#### WHAT TO WORK ON
Please return only the lines from the one holding "timing,worstMarginPinSlew,1110,ps" through the one holding "timing,finalSetupTns,0,ps", exactly as they appear in the records below, both ends included.

#### Records drawn from a dataset
•••
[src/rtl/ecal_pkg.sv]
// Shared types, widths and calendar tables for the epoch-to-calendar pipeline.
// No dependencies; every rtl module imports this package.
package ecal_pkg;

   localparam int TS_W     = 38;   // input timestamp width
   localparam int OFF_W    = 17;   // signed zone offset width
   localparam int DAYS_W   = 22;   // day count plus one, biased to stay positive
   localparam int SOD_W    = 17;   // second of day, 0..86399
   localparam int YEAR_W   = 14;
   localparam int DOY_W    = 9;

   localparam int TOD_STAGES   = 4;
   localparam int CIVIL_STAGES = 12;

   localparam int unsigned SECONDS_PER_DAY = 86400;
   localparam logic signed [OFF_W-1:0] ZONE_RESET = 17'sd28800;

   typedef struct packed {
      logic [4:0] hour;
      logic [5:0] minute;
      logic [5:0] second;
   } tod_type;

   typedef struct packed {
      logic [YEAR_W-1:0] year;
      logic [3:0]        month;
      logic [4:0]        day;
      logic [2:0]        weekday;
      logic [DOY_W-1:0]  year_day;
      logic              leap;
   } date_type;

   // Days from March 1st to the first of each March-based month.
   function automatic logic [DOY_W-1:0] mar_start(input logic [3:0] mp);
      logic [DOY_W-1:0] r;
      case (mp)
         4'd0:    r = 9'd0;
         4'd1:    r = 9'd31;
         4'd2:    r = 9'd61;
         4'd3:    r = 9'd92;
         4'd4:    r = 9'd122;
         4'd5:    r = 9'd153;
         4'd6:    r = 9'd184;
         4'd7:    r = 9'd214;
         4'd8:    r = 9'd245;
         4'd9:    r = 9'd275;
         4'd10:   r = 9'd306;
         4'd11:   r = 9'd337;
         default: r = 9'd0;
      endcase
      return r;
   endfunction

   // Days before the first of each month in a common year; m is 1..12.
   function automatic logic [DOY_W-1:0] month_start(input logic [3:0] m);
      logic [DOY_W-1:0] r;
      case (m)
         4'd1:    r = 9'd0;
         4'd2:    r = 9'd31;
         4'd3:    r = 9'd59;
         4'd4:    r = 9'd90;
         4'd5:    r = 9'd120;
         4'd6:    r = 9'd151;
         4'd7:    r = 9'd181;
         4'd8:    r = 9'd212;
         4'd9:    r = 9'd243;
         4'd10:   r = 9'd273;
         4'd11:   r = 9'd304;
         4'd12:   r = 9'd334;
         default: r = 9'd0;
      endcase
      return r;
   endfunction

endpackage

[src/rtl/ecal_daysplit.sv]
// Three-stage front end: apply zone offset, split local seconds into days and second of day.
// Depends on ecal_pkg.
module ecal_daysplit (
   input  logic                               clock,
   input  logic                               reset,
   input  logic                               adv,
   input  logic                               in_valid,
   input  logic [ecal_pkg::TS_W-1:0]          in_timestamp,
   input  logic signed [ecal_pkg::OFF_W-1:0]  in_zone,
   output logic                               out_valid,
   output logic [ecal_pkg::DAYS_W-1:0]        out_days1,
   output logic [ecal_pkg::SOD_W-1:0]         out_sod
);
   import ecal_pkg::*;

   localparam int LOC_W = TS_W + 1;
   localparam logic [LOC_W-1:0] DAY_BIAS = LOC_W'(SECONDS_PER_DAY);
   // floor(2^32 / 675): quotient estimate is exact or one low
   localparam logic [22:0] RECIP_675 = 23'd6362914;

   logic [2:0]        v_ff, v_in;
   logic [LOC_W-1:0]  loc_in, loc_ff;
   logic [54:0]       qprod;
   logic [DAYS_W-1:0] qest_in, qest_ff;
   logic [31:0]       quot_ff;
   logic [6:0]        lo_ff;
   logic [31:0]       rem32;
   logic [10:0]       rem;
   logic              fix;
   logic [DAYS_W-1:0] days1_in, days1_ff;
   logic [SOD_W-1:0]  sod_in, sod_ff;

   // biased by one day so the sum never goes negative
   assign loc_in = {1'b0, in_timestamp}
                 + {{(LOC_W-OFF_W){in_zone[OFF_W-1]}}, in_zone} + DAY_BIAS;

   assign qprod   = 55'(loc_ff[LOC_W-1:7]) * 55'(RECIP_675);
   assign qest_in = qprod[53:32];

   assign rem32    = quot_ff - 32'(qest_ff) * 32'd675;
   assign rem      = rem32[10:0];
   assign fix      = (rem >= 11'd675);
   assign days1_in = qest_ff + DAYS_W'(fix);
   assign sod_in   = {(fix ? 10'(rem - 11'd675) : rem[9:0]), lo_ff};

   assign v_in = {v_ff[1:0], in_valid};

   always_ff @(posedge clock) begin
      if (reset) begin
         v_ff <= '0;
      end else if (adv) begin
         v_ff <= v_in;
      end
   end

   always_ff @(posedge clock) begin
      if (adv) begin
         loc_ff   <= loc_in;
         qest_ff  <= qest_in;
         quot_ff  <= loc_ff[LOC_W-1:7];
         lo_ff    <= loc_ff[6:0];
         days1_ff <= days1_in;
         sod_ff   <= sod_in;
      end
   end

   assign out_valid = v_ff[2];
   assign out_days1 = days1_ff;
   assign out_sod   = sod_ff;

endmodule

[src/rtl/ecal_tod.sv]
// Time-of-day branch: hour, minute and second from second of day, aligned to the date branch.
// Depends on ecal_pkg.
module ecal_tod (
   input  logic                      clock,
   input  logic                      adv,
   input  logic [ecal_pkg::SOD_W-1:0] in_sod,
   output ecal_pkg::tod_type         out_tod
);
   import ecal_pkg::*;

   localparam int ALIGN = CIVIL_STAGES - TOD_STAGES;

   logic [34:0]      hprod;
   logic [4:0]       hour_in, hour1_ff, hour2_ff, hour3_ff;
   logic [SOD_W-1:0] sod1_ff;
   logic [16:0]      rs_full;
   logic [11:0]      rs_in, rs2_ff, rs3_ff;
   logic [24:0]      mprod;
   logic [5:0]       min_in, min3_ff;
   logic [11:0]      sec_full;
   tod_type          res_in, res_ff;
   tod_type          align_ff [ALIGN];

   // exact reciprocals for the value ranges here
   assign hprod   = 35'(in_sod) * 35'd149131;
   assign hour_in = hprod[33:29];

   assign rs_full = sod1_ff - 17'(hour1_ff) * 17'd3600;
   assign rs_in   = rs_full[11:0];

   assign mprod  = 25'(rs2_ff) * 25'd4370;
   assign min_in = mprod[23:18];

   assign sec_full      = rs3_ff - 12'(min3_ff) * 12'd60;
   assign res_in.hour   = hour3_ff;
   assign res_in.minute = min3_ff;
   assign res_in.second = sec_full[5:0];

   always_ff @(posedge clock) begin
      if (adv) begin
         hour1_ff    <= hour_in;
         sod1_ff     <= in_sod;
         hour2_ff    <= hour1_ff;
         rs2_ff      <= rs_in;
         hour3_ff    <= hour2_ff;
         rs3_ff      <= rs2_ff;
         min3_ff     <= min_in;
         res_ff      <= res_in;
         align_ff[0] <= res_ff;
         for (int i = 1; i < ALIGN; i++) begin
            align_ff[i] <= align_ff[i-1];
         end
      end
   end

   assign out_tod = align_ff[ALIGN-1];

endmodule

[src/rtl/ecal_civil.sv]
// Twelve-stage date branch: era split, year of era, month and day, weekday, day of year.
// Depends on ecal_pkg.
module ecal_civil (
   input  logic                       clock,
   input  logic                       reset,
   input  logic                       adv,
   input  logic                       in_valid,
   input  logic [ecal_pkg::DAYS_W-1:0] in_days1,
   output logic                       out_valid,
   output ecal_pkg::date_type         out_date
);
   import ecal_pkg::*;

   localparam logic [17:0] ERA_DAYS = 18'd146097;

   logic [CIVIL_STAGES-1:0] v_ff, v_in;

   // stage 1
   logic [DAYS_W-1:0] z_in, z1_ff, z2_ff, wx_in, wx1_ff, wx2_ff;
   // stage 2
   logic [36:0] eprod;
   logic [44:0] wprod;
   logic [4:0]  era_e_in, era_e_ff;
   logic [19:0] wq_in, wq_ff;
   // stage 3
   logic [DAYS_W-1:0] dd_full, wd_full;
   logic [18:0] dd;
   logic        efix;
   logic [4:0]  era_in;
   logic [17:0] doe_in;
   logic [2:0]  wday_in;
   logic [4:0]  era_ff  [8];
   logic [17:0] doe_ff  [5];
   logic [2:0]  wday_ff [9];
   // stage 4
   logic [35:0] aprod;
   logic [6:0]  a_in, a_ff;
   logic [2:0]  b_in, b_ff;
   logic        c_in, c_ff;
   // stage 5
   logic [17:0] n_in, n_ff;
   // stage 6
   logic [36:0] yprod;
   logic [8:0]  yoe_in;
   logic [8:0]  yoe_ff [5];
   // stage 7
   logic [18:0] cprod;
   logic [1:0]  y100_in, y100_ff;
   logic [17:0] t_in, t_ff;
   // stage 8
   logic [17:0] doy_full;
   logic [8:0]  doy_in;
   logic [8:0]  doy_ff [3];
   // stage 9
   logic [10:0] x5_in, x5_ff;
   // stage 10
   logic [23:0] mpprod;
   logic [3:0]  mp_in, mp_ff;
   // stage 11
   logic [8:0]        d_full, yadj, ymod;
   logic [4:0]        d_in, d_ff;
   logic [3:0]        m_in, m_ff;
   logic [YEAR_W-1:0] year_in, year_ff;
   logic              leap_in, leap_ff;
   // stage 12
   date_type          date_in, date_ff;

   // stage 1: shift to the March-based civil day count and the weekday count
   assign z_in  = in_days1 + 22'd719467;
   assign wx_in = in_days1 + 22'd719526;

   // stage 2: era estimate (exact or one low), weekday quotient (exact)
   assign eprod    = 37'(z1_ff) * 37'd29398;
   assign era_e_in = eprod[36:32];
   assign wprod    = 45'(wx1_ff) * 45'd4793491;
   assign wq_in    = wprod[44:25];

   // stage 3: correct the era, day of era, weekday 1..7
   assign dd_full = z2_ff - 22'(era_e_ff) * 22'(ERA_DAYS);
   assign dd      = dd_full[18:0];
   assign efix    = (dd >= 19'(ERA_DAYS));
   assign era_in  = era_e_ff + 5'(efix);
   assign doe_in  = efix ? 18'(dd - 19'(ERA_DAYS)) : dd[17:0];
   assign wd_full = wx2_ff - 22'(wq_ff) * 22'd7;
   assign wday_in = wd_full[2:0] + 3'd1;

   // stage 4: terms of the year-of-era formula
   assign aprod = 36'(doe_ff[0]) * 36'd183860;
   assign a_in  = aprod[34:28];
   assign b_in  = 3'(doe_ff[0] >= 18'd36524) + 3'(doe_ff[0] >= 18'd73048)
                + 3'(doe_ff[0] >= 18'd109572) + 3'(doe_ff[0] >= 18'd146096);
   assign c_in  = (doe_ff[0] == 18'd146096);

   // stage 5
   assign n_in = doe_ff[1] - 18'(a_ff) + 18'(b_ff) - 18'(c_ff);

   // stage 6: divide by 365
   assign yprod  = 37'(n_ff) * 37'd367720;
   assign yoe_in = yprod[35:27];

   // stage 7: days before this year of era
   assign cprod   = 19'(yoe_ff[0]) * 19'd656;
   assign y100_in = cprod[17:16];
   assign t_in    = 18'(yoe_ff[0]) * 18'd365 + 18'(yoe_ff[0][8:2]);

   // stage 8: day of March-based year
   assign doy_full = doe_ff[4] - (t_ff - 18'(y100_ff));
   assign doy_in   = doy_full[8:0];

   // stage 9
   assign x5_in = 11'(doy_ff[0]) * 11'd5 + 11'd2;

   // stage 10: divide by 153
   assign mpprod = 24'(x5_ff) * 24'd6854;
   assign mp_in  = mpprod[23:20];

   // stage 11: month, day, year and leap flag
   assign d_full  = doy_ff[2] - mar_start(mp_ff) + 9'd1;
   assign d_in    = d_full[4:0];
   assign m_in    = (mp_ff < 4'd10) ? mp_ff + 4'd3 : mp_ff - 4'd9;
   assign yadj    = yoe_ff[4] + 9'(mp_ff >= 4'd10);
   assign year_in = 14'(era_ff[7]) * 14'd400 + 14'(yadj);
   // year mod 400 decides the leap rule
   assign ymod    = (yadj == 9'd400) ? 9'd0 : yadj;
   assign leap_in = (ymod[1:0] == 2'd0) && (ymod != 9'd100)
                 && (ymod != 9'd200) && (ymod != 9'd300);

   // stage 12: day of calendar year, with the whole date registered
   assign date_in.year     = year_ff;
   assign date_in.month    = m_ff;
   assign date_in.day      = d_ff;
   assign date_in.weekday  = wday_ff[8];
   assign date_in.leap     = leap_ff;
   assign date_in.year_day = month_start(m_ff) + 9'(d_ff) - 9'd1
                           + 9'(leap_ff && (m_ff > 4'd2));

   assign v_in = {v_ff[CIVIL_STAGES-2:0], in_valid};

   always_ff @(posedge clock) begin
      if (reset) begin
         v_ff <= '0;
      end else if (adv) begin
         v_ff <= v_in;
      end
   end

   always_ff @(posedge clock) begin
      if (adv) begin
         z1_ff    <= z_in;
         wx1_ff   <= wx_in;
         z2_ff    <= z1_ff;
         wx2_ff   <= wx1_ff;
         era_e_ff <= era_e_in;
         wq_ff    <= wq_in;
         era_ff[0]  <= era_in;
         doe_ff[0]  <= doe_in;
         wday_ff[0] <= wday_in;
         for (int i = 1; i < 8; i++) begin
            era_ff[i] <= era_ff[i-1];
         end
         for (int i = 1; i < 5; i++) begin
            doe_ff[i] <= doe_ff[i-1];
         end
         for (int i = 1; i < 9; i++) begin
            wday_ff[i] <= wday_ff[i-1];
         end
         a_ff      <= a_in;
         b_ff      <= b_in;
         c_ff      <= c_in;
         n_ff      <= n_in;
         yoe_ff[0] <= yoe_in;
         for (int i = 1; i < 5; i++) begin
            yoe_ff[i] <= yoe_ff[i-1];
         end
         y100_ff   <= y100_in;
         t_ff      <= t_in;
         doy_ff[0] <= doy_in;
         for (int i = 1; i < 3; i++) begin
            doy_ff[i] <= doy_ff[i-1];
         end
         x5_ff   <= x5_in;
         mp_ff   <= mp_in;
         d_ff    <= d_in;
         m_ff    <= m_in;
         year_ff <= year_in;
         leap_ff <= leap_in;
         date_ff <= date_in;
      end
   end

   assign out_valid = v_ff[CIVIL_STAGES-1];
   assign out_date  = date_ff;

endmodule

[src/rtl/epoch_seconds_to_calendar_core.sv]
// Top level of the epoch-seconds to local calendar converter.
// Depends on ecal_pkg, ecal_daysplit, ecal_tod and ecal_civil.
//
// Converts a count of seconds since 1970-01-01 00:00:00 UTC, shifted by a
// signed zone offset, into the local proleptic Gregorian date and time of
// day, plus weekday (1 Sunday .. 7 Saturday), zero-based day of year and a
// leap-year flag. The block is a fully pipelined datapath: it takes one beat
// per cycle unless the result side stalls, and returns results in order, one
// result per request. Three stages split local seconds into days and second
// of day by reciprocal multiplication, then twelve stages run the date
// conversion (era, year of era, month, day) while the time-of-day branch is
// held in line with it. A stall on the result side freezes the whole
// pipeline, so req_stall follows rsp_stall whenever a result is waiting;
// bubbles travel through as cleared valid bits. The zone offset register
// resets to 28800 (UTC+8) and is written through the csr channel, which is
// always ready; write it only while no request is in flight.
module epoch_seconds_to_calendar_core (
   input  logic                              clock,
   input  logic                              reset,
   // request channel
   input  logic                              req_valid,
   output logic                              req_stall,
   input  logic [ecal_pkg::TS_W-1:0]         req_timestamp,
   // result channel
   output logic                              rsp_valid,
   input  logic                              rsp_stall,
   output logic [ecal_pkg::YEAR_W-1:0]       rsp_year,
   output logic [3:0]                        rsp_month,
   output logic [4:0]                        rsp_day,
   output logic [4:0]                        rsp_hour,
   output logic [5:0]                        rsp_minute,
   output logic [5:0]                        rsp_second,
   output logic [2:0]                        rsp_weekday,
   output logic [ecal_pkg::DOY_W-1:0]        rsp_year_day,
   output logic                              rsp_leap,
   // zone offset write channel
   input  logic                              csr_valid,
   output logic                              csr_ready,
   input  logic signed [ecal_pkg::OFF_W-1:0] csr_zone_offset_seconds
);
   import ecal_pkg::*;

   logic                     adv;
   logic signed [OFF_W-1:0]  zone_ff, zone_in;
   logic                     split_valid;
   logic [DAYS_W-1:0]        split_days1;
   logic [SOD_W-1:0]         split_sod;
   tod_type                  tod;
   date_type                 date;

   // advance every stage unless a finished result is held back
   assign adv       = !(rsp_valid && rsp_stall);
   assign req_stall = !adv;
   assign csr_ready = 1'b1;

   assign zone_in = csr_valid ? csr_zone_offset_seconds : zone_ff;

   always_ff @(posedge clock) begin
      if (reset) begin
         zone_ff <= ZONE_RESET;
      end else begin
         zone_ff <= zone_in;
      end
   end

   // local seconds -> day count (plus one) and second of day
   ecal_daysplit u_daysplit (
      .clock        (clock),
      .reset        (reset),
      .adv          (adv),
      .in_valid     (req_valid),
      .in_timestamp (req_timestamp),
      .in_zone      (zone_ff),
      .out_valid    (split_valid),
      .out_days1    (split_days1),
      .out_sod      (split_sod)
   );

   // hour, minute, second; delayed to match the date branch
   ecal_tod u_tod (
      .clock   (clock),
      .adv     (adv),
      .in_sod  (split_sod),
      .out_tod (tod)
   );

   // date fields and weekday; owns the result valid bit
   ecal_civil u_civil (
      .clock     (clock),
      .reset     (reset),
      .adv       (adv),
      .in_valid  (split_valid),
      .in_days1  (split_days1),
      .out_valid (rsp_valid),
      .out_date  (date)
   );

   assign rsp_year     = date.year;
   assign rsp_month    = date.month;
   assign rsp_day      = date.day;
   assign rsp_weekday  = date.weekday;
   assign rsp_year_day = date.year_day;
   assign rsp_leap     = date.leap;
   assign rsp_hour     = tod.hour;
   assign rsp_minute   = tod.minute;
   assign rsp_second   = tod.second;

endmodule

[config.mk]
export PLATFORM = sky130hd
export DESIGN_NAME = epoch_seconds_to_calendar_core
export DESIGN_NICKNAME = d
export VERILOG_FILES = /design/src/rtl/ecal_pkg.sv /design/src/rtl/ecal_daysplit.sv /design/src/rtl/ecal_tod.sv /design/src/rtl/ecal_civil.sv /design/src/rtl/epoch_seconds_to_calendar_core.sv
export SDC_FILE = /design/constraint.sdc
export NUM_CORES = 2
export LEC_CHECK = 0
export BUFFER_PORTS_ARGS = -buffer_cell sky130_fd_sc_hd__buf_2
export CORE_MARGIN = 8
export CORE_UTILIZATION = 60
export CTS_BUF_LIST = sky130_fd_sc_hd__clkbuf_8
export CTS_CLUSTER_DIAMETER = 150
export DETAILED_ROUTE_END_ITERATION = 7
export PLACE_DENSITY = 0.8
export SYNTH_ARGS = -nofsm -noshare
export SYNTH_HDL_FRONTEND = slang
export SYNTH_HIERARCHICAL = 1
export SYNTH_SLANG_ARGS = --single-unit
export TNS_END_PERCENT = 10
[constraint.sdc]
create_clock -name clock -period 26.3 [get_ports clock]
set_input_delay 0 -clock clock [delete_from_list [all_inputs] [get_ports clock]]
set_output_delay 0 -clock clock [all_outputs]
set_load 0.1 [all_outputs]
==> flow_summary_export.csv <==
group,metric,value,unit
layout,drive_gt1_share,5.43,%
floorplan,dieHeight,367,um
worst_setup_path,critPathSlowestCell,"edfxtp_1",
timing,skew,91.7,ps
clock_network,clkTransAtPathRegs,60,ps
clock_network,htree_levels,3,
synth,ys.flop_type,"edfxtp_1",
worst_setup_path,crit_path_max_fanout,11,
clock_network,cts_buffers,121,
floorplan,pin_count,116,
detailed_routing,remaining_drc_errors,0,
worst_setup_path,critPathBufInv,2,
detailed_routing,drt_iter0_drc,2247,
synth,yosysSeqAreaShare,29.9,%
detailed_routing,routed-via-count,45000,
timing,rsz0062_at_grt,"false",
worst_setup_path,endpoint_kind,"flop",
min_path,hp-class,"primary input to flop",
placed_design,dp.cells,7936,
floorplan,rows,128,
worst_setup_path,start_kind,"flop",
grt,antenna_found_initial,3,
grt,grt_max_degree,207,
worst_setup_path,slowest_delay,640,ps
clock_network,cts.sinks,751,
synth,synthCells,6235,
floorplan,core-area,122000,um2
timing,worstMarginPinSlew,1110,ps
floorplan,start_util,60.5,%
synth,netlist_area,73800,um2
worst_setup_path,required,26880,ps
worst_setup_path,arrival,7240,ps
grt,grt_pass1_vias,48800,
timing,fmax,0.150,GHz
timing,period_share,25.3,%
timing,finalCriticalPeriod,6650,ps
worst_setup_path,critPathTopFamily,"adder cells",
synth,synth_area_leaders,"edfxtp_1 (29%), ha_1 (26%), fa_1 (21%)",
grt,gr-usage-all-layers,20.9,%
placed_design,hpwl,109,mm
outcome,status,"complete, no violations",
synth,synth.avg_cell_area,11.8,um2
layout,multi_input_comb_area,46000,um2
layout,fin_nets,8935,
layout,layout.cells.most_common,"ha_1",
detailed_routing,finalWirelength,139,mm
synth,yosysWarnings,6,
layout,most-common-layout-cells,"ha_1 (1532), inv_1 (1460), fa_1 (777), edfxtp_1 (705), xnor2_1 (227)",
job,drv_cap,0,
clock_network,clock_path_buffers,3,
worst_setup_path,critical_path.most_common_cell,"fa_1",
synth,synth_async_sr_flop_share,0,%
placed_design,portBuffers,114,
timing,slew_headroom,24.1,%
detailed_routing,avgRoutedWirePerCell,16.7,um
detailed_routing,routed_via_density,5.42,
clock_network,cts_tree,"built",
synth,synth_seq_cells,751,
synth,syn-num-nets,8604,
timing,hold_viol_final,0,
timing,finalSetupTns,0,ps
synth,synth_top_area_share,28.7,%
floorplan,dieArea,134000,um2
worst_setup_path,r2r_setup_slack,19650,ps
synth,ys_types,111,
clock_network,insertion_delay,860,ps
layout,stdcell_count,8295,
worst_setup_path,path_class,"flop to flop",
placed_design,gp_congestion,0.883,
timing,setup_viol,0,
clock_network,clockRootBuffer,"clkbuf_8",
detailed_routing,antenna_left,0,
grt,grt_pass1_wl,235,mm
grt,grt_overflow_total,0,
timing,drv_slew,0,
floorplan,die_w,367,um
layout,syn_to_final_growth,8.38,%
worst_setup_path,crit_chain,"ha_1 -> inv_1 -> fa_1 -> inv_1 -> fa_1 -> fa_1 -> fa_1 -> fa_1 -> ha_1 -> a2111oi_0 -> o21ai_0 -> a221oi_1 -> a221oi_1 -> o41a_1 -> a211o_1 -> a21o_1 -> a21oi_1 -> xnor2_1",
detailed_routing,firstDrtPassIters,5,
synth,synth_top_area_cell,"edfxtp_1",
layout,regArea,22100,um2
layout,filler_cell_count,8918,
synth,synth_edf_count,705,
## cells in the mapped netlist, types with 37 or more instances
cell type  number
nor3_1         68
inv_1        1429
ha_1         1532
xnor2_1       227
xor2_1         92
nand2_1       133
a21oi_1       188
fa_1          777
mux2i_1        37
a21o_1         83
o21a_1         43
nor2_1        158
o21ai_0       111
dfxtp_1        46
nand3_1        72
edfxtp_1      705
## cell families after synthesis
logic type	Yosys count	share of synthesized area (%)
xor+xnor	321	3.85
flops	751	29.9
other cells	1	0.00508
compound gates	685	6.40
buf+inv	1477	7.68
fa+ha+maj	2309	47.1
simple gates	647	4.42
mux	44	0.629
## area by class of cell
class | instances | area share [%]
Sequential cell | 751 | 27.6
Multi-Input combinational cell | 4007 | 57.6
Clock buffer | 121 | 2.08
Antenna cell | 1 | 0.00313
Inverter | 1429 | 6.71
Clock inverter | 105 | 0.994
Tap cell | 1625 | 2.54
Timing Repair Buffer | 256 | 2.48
•••
#### TASK SOLUTION
timing,worstMarginPinSlew,1110,ps
floorplan,start_util,60.5,%
synth,netlist_area,73800,um2
worst_setup_path,required,26880,ps
worst_setup_path,arrival,7240,ps
grt,grt_pass1_vias,48800,
timing,fmax,0.150,GHz
timing,period_share,25.3,%
timing,finalCriticalPeriod,6650,ps
worst_setup_path,critPathTopFamily,"adder cells",
synth,synth_area_leaders,"edfxtp_1 (29%), ha_1 (26%), fa_1 (21%)",
grt,gr-usage-all-layers,20.9,%
placed_design,hpwl,109,mm
outcome,status,"complete, no violations",
synth,synth.avg_cell_area,11.8,um2
layout,multi_input_comb_area,46000,um2
layout,fin_nets,8935,
layout,layout.cells.most_common,"ha_1",
detailed_routing,finalWirelength,139,mm
synth,yosysWarnings,6,
layout,most-common-layout-cells,"ha_1 (1532), inv_1 (1460), fa_1 (777), edfxtp_1 (705), xnor2_1 (227)",
job,drv_cap,0,
clock_network,clock_path_buffers,3,
worst_setup_path,critical_path.most_common_cell,"fa_1",
synth,synth_async_sr_flop_share,0,%
placed_design,portBuffers,114,
timing,slew_headroom,24.1,%
detailed_routing,avgRoutedWirePerCell,16.7,um
detailed_routing,routed_via_density,5.42,
clock_network,cts_tree,"built",
synth,synth_seq_cells,751,
synth,syn-num-nets,8604,
timing,hold_viol_final,0,
timing,finalSetupTns,0,ps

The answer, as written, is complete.